NEW YORK (360Dx) – Opko Health reported after the close of the market on Tuesday that its first quarter revenues grew 2 percent year over year, as the firm missed the consensus Wall Street estimates on the top and bottom lines.
For the three months ended March 31, Opko's total revenues came in at $296.1 million, up from $291.0 million, but short of the analysts' average estimate of $313.4 million.
Service revenues grew to $255.3 million from $252.5 million, while product revenues rose to $22.2 million from $19.9 million. Revenues from transfer of intellectual property were flat at $18.6 million.
On a conference call following the release of the company's financial results, Steven Rubin, executive vice president, said that the Bio-Reference business continued to post "steady financial progress." The bulk of Bio-Reference's revenues came from traditional reference laboratory testing, as well as growth in the company's 4Kscore test, which measures four prostate-specific kallikreins in blood to identify men who have a high likelihood of developing an aggressive form of prostate cancer.
Rubin said that more than 8,600 prescribers have ordered the 4Kscore test and more than 18,600 tests were performed in Q1, representing growth of more than 100 percent from the first three months of 2016.

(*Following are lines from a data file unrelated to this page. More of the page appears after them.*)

### src/rtl/pingpong_frame_buffer.sv
// pingpong_frame_buffer
//   Double-buffered frame store between the telemetry frame former (writer)
//   and the DAC/serial output distributor (reader). The writer always fills
//   the bank not being read; a commit marks that bank as a complete frame and
//   the next frame_sync swaps it into the read side. If frame_sync arrives
//   with nothing committed the reader either repeats the last frame or emits
//   FILL_WORD, depending on REPEAT_ON_STARVE.
//
// Ports
//   clk, reset       : system clock, synchronous active-high reset
//   wr_en/addr/data  : word write into the current write bank
//   wr_commit        : write bank now holds a complete frame
//   wr_ready         : no frame pending; writes and commits are accepted
//   frame_sync       : output frame start; swaps banks when a frame is pending
//   rd_strobe        : request one output word
//   rd_data/rd_valid : registered word, valid pulse one clock after rd_strobe
//   rd_bank          : bank currently being read
//   underrun/overrun : single-cycle event pulses
//   underrun_cnt/overrun_cnt : saturating event counters
module pingpong_frame_buffer #(
  parameter int              DATA_W           = 8,
  parameter int              ADDR_W           = 7,
  parameter int              DEPTH            = 128,
  parameter bit              REPEAT_ON_STARVE = 1'b1,
  parameter logic [DATA_W-1:0] FILL_WORD      = '0,
  parameter int              CNT_W            = 16
) (
  input  logic              clk,
  input  logic              reset,
  input  logic              wr_en,
  input  logic [ADDR_W-1:0] wr_addr,
  input  logic [DATA_W-1:0] wr_data,
  input  logic              wr_commit,
  output logic              wr_ready,
  input  logic              frame_sync,
  input  logic              rd_strobe,
  output logic [DATA_W-1:0] rd_data,
  output logic              rd_valid,
  output logic              rd_bank,
  output logic              underrun,
  output logic              overrun,
  output logic [CNT_W-1:0]  underrun_cnt,
  output logic [CNT_W-1:0]  overrun_cnt
);

  localparam logic [ADDR_W:0]   DEPTH_X = (ADDR_W+1)'(DEPTH);
  localparam logic [ADDR_W-1:0] LAST    = ADDR_W'(DEPTH-1);

  // Full address-space rows keep indexing width-exact; only the first DEPTH
  // words of each bank are ever written.
  logic [DATA_W-1:0] mem [2][2**ADDR_W];

  logic              pending;
  logic [1:0]        bank_valid;
  logic [ADDR_W-1:0] rd_addr;
  logic              starved;

  logic              wr_ok, commit_ok, swap, ovr_evt, und_evt;
  logic              eff_bank, eff_starved;
  logic [ADDR_W-1:0] eff_addr, next_addr;

  assign wr_ready = ~pending;

  // The read in the same cycle as frame_sync must see the post-sync bank,
  // starve state and address 0, so all read-side selection goes through the
  // eff_* view of the state.
  always_comb begin
    wr_ok       = wr_en & ~pending & ({1'b0, wr_addr} < DEPTH_X);
    commit_ok   = wr_commit & ~pending;
    ovr_evt     = pending & (wr_en | wr_commit);
    swap        = frame_sync & (pending | wr_commit);
    und_evt     = frame_sync & ~swap;
    eff_bank    = swap ? ~rd_bank : rd_bank;
    eff_addr    = frame_sync ? '0 : rd_addr;
    eff_starved = starved;
    if (swap)
      eff_starved = 1'b0;
    else if (frame_sync)
      eff_starved = (REPEAT_ON_STARVE == 1'b0) | ~bank_valid[rd_bank];
    next_addr   = (eff_addr == LAST) ? '0 : eff_addr + 1'b1;
  end

  always_ff @(posedge clk) begin
    if (wr_ok) mem[~rd_bank][wr_addr] <= wr_data;
  end

  always_ff @(posedge clk) begin
    if (reset) begin
      rd_bank      <= 1'b0;
      pending      <= 1'b0;
      bank_valid   <= 2'b00;
      rd_addr      <= '0;
      starved      <= 1'b1;
      rd_data      <= FILL_WORD;
      rd_valid     <= 1'b0;
      underrun     <= 1'b0;
      overrun      <= 1'b0;
      underrun_cnt <= '0;
      overrun_cnt  <= '0;
    end else begin
      underrun <= und_evt;
      overrun  <= ovr_evt;
      rd_valid <= rd_strobe;

      if (commit_ok) bank_valid[~rd_bank] <= 1'b1;

      if (swap)           pending <= 1'b0;
      else if (commit_ok) pending <= 1'b1;

      rd_bank <= eff_bank;
      starved <= eff_starved;
      rd_addr <= rd_strobe ? next_addr : eff_addr;

      if (rd_strobe)
        rd_data <= eff_starved ? FILL_WORD : mem[eff_bank][eff_addr];

      if (und_evt && underrun_cnt != '1) underrun_cnt <= underrun_cnt + 1'b1;
      if (ovr_evt && overrun_cnt  != '1) overrun_cnt  <= overrun_cnt + 1'b1;
    end
  end

endmodule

Opko was granted a CPT level 1 code last year for the test by the American Medical Association, which became effective on Jan. 1. The test has a national reimbursement rate of $602.10 from the Centers for Medicare & Medicaid Services for 2017, though contradictory coverage determinations by two different Medicare contractors have cast a shadow over the reimbursement for the test.
Initially, Novitas Solutions, the Medicare contractor for New Jersey, where an Opko facility is located, issued a positive coverage decision for 4Kscore. Palmetto GBA then issued a negative coverage determination, leading Novitas to pull its positive determination.
Since then, Opko has been awaiting a final positive local draft determination for the 4KScore test by Novitas. That has not happened yet, though on the call Opko officials said that Novitas has and continues to pay Medicare claims for the test.
"On that basis, we're now going to embark on a very vigorous marketing program in an attempt to dramatically increase the utilization of [4Kscore] and the revenues from the test," Opko Chairman and CEO Philip Frost said.
Opko also has successfully completed a second prospective blinded clinical trial involving Veterans Affairs hospitals across the country. The cohort for the trial comprised primarily of African-American men, who have the highest cancer rate in the world, and 4Kscore was able to accurately identify those men in the trial who had a risk for high-grade prostate cancer, Rubin said.
Opko is also preparing its Claros 1 point-of-care platform for the quantitative immunodiagnostics market. It previously said that it anticipates filing a premarket approval submission for the platform and a PSA test that would run on Claros 1 with the US Food and Drug Administration in the first half of this year.
On the call, Rubin pushed back that timeline to the second half of the year.
Opko reduced its R&D spending 6 percent year over year to $26.0 million from $27.8 million in Q1 2016, but increased its SG&A costs 7 percent to $136.7 million from $128.0 million.
The firm posted a net loss of $31.0 million, or $.06 per share, for the quarter, compared to a net loss of $12.0 million, or $.02 per share, in the year-ago period. It missed the consensus Wall Street estimate of a loss of $.04 per share.
The company exited Q1 2017 with $131.1 million in cash, cash equivalents, and marketable securities.
Shares of Opko were down almost 8 percent on the Nasdaq in early morning trading on Wednesday to $6.96.